Top of Material for this task

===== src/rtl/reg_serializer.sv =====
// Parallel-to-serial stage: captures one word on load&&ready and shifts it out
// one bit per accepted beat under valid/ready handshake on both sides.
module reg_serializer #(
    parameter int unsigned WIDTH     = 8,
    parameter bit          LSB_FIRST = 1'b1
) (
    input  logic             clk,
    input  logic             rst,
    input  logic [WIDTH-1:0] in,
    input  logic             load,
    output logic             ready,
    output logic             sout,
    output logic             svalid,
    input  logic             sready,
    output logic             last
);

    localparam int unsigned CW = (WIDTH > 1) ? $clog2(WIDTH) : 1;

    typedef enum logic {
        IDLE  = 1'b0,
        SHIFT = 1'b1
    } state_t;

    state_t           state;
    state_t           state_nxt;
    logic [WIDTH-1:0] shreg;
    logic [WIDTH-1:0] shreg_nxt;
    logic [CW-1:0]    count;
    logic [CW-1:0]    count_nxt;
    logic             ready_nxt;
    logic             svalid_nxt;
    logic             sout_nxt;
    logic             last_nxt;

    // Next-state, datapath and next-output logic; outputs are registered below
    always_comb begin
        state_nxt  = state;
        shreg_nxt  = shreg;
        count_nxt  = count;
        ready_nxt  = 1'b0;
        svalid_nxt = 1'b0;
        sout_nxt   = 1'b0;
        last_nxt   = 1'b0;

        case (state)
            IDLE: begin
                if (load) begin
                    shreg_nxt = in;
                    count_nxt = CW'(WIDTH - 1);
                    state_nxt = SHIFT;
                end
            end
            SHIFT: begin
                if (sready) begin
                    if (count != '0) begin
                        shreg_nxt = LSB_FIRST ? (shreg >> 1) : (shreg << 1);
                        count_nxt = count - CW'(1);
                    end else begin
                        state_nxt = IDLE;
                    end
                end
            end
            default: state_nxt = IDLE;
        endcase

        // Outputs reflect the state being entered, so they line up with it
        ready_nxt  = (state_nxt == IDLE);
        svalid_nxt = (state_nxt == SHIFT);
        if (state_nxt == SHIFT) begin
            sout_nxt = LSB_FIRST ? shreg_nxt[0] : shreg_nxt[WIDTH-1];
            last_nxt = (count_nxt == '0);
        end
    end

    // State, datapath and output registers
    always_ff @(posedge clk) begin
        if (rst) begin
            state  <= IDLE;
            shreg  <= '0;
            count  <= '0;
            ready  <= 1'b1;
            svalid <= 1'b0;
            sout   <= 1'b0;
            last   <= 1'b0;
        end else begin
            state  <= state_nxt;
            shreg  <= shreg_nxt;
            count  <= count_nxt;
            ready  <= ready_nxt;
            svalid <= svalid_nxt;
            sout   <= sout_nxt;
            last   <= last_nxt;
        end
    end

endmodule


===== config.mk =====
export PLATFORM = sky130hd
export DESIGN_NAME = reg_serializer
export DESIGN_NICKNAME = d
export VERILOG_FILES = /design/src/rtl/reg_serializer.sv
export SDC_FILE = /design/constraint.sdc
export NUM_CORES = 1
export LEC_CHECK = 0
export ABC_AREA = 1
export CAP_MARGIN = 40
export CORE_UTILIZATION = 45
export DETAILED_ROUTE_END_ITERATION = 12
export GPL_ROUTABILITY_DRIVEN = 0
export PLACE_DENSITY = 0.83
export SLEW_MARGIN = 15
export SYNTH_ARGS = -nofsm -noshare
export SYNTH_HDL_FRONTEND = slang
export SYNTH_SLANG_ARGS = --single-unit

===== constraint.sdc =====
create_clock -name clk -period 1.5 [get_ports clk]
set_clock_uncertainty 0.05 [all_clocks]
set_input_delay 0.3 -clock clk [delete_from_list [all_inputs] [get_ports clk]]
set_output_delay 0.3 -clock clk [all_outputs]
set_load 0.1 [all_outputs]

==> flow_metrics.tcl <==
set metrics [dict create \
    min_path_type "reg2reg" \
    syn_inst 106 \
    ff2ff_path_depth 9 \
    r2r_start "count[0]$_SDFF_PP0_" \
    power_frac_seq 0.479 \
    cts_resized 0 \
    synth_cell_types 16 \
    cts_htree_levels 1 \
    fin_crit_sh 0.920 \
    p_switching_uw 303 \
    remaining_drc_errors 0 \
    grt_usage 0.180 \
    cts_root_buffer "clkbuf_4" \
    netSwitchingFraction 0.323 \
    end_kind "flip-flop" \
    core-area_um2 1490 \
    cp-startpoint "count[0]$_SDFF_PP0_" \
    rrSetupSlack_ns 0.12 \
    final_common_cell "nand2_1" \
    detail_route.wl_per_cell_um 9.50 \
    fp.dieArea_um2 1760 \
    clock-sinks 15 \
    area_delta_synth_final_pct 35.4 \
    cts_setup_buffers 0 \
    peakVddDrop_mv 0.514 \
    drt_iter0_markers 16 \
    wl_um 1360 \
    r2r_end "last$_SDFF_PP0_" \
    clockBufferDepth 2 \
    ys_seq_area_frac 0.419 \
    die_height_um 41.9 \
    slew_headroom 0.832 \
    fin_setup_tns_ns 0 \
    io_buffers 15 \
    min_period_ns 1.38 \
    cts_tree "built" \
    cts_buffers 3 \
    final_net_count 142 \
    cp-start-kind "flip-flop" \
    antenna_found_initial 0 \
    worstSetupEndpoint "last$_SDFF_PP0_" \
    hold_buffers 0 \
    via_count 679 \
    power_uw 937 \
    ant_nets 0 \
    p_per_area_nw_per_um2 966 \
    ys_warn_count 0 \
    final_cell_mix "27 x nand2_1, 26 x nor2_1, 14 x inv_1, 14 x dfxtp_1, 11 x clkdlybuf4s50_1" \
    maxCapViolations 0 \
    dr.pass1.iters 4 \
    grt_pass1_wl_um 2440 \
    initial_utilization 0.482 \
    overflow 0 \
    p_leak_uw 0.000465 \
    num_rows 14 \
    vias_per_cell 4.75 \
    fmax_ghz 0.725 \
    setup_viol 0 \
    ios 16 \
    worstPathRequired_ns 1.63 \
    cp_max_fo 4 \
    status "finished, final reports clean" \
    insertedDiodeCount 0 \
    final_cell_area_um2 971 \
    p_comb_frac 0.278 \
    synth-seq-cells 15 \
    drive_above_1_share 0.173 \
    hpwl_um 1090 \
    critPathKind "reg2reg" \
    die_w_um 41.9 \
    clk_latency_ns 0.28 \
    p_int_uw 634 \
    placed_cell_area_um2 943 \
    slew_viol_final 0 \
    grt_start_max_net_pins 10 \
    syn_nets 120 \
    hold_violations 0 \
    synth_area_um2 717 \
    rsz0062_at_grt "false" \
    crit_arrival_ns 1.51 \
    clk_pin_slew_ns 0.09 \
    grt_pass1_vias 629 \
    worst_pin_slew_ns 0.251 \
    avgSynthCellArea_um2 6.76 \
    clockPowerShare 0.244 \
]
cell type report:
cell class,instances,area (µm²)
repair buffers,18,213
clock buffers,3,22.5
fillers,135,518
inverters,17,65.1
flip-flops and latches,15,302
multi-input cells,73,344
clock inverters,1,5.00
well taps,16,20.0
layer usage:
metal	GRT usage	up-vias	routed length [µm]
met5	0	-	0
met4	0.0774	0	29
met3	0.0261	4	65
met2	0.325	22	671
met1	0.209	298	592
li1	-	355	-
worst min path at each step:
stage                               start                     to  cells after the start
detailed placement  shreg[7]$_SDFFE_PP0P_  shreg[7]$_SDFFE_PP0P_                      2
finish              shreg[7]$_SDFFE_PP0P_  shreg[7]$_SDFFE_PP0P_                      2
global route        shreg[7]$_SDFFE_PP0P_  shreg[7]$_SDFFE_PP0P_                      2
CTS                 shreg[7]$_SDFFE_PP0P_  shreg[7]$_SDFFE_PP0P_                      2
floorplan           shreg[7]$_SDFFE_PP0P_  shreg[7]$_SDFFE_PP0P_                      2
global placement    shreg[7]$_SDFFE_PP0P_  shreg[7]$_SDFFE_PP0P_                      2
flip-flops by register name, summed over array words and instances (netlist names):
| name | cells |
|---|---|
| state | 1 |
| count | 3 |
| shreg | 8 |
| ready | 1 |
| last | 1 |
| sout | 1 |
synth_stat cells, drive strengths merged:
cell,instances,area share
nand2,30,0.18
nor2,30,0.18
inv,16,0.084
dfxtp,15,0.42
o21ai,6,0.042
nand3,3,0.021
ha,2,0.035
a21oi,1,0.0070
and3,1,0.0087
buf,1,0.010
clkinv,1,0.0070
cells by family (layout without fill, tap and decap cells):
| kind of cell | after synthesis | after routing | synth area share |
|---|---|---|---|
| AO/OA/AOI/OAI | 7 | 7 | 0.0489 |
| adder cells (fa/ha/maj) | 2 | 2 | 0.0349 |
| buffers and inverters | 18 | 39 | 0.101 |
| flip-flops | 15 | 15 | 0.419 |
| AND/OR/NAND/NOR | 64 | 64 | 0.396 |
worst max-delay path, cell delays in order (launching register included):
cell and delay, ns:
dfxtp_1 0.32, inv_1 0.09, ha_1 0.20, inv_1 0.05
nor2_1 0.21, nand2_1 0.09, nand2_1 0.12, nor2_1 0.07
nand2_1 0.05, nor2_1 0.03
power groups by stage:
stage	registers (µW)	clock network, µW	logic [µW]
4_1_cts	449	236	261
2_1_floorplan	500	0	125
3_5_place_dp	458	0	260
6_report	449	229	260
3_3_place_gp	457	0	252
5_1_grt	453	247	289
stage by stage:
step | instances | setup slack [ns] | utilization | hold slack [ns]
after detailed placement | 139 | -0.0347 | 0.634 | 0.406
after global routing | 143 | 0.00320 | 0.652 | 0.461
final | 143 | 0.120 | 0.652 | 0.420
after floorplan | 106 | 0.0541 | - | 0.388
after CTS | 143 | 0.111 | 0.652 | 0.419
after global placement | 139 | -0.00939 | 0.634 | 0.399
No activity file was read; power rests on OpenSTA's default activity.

Bottom of Material for this task
Top of Material for this task

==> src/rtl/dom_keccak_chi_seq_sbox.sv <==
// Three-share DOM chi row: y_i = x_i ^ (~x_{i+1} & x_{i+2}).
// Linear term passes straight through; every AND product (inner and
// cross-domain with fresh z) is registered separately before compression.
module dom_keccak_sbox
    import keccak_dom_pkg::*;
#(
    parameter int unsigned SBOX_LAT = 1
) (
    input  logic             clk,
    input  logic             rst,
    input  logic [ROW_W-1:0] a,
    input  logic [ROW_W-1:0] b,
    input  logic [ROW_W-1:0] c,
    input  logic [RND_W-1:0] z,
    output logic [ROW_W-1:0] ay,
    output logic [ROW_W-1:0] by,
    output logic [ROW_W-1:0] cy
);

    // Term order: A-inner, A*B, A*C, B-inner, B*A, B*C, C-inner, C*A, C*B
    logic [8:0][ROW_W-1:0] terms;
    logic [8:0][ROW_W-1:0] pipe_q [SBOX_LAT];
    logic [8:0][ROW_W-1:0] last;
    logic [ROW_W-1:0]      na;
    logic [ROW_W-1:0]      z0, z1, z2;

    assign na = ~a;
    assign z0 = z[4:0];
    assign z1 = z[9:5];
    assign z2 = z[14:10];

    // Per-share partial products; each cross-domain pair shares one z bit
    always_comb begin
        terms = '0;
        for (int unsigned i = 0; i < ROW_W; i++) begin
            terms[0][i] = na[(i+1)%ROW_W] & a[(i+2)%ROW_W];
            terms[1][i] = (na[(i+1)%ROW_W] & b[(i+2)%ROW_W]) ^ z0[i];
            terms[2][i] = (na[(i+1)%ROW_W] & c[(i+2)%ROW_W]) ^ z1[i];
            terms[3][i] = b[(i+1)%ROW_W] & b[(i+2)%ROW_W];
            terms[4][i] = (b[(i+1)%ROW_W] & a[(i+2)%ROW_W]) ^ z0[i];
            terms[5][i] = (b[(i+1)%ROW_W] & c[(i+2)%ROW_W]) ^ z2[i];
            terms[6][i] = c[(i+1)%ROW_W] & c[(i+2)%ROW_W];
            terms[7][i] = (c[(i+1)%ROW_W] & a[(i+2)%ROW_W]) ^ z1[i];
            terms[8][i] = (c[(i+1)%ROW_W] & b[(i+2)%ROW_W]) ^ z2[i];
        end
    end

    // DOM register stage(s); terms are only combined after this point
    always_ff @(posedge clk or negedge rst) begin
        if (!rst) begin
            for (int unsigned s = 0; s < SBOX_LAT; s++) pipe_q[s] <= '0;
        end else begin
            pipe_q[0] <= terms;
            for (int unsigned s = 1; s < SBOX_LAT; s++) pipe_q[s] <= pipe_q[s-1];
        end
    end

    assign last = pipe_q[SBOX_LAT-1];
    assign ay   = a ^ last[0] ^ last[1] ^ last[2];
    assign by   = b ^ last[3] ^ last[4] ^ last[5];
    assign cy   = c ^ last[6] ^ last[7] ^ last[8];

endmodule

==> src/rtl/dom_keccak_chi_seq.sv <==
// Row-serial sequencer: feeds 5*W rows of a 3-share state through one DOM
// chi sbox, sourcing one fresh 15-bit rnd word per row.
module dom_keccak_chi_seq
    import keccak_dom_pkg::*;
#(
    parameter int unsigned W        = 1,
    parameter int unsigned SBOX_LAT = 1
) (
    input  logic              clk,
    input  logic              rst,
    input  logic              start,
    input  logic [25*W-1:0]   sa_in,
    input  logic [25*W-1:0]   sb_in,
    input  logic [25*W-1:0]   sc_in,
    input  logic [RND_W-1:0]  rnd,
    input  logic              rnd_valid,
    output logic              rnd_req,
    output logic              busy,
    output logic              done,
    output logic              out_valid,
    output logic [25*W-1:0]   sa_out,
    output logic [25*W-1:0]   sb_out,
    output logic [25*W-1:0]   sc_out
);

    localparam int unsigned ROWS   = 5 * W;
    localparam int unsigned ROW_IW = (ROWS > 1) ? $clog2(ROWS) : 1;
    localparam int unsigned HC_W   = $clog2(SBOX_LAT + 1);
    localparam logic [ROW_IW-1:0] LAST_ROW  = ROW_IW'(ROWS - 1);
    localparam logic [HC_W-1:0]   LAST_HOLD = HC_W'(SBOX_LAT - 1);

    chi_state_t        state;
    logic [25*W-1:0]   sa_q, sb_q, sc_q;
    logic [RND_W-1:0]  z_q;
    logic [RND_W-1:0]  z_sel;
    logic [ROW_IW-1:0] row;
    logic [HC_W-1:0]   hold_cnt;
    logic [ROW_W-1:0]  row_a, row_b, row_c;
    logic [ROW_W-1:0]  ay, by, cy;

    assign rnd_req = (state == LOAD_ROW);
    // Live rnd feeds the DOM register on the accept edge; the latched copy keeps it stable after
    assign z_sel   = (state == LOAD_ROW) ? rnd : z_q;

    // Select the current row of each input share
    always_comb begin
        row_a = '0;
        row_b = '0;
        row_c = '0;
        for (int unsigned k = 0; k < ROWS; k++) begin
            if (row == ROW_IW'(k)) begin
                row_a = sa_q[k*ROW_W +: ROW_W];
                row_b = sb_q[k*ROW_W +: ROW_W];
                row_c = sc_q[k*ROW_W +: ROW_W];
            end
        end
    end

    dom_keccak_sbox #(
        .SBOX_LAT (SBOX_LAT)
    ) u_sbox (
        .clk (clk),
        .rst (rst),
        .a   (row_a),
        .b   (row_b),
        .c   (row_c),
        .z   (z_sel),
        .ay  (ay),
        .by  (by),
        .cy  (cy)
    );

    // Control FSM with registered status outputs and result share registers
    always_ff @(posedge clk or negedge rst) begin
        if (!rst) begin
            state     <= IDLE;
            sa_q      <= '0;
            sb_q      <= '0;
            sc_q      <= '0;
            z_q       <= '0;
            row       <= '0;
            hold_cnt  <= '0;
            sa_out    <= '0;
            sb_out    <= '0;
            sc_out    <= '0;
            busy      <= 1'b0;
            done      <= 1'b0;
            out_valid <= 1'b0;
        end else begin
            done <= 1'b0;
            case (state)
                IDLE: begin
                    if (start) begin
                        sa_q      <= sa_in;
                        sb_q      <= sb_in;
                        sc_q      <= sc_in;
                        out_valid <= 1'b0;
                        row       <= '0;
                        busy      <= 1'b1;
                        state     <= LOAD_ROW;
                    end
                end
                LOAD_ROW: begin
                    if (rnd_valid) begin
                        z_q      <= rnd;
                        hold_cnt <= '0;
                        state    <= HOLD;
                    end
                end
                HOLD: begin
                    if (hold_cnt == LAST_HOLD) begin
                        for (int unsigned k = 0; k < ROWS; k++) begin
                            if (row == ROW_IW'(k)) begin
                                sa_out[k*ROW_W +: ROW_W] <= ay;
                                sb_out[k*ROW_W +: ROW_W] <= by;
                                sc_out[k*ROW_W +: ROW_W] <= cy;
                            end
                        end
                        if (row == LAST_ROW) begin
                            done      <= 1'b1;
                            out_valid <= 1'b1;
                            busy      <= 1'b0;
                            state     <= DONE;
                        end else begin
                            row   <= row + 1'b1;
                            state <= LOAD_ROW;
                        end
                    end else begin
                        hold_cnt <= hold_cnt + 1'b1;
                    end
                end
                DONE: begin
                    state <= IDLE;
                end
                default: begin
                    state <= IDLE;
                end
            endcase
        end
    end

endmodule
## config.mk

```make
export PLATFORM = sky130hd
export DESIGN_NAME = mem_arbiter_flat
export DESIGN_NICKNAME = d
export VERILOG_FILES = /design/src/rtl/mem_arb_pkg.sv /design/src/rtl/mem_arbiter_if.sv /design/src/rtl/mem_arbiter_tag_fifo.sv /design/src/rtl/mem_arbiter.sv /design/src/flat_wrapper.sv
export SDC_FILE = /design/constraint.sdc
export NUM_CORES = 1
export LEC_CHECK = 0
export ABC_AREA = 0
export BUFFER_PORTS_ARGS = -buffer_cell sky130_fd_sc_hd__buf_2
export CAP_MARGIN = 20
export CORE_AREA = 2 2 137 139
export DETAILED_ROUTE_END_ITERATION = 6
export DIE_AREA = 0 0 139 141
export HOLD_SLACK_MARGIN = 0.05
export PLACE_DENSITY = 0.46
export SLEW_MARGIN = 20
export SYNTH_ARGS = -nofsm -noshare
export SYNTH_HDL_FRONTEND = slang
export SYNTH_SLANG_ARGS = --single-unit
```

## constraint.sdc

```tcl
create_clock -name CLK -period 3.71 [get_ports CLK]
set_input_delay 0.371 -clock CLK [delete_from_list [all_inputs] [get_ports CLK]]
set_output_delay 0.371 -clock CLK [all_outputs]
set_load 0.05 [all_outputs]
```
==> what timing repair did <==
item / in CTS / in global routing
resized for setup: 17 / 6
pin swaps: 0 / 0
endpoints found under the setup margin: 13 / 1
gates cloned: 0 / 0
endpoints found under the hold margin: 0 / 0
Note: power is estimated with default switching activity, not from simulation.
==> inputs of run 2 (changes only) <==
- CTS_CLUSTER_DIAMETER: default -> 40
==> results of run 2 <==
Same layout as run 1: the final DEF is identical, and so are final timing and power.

Bottom of Material for this task

What this task involves>
Select all lines with the word "assign" from the entries above.

Answer area>
    assign na = ~a;
    assign z0 = z[4:0];
    assign z1 = z[9:5];
    assign z2 = z[14:10];
    assign last = pipe_q[SBOX_LAT-1];
    assign ay   = a ^ last[0] ^ last[1] ^ last[2];
    assign by   = b ^ last[3] ^ last[4] ^ last[5];
    assign cy   = c ^ last[6] ^ last[7] ^ last[8];
    assign rnd_req = (state == LOAD_ROW);
    assign z_sel   = (state == LOAD_ROW) ? rnd : z_q;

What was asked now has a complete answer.